== WHAT IS BEING ASKED ==
Take every line from the records below that includes the word "stage".

Stored data
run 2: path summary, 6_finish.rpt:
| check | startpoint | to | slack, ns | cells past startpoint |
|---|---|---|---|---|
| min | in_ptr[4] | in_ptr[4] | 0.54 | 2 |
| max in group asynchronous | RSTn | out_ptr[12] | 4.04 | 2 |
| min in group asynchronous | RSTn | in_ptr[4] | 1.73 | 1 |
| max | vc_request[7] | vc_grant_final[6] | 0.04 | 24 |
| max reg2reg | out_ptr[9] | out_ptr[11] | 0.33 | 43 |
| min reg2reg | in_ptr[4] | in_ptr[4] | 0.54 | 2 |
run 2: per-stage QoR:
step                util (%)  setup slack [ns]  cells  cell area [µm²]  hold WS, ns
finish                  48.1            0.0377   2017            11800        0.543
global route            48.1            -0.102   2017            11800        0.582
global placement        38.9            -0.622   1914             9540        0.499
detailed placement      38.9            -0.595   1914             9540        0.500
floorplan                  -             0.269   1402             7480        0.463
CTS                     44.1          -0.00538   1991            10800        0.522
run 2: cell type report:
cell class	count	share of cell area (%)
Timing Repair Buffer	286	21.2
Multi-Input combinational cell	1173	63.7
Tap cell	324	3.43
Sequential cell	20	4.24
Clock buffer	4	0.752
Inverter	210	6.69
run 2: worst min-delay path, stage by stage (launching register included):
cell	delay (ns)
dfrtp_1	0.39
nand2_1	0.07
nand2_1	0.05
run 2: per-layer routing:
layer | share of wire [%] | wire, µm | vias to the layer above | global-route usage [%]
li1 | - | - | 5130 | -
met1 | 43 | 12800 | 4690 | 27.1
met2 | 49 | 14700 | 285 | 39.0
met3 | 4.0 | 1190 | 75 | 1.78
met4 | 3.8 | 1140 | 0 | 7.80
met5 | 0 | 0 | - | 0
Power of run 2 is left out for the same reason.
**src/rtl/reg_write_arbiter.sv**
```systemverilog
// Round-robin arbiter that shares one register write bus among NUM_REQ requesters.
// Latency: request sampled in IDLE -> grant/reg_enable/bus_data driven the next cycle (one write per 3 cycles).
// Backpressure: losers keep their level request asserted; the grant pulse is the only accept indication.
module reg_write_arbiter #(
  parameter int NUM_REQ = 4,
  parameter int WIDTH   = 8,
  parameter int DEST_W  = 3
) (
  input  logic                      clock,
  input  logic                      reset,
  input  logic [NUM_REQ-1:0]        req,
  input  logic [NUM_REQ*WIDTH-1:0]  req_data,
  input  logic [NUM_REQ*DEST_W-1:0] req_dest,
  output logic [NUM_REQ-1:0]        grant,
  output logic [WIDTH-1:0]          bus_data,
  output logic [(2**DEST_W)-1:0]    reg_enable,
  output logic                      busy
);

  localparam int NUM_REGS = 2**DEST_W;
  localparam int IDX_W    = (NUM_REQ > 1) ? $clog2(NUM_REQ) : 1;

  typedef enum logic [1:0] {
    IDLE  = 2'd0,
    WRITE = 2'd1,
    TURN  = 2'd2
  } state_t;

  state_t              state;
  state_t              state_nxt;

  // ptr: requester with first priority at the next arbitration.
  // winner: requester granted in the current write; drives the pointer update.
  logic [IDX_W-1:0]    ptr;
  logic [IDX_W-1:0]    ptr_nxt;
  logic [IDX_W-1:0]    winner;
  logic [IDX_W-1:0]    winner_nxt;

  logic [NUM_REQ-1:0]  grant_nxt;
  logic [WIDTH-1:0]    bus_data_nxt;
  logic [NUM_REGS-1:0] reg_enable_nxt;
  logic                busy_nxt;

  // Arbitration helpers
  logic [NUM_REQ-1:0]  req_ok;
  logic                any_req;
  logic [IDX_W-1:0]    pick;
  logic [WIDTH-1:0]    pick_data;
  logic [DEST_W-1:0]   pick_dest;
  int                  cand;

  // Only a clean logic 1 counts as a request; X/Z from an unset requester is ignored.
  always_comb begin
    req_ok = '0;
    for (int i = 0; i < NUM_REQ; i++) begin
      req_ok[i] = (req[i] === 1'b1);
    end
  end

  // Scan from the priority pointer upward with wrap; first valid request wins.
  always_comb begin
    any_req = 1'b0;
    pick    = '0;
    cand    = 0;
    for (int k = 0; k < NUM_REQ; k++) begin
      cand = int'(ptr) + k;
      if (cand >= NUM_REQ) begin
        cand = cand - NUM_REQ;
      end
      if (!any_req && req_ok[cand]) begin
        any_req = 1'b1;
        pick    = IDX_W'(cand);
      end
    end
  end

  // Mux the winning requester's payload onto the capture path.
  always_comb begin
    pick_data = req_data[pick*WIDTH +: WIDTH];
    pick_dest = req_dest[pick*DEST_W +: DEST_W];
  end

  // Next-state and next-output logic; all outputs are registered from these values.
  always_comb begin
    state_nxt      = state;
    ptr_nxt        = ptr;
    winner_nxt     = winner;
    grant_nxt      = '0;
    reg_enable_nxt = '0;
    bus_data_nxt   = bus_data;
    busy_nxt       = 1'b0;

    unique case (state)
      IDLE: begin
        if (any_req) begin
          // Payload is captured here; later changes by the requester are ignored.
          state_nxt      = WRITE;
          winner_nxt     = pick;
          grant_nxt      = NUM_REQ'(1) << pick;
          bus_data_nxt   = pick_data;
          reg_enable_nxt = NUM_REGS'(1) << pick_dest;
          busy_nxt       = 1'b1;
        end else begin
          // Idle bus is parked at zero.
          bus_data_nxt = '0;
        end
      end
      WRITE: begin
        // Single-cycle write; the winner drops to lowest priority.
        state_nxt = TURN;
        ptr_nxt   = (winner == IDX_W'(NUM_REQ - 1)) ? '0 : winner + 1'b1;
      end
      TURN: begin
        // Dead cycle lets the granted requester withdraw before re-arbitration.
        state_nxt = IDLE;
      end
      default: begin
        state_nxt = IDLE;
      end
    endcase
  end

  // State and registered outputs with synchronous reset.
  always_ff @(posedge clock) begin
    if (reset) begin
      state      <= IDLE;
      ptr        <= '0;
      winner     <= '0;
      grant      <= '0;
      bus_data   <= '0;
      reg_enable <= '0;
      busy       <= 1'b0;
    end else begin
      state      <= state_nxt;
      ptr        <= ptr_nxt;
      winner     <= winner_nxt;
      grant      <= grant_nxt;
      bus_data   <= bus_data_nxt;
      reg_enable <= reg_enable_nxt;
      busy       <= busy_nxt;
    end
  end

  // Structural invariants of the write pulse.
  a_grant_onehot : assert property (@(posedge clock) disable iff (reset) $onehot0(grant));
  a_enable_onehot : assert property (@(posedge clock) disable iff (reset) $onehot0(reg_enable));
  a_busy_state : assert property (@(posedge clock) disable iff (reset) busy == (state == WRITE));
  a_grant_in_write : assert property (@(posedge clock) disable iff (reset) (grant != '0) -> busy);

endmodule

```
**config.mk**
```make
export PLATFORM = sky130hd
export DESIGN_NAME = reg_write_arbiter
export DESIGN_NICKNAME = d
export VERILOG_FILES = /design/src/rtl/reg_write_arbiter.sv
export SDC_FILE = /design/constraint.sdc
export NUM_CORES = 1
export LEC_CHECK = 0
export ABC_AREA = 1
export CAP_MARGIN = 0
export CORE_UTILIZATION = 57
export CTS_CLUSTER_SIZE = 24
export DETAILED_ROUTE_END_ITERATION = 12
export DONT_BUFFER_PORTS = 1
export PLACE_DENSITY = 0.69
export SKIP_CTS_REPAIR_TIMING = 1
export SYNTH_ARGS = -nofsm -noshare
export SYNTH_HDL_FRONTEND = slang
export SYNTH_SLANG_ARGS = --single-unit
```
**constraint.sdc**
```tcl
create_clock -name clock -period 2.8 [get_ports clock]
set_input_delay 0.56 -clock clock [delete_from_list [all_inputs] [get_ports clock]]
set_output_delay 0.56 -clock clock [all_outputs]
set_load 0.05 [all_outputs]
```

== EXPECTED ANSWER ==
run 2: per-stage QoR:
run 2: worst min-delay path, stage by stage (launching register included):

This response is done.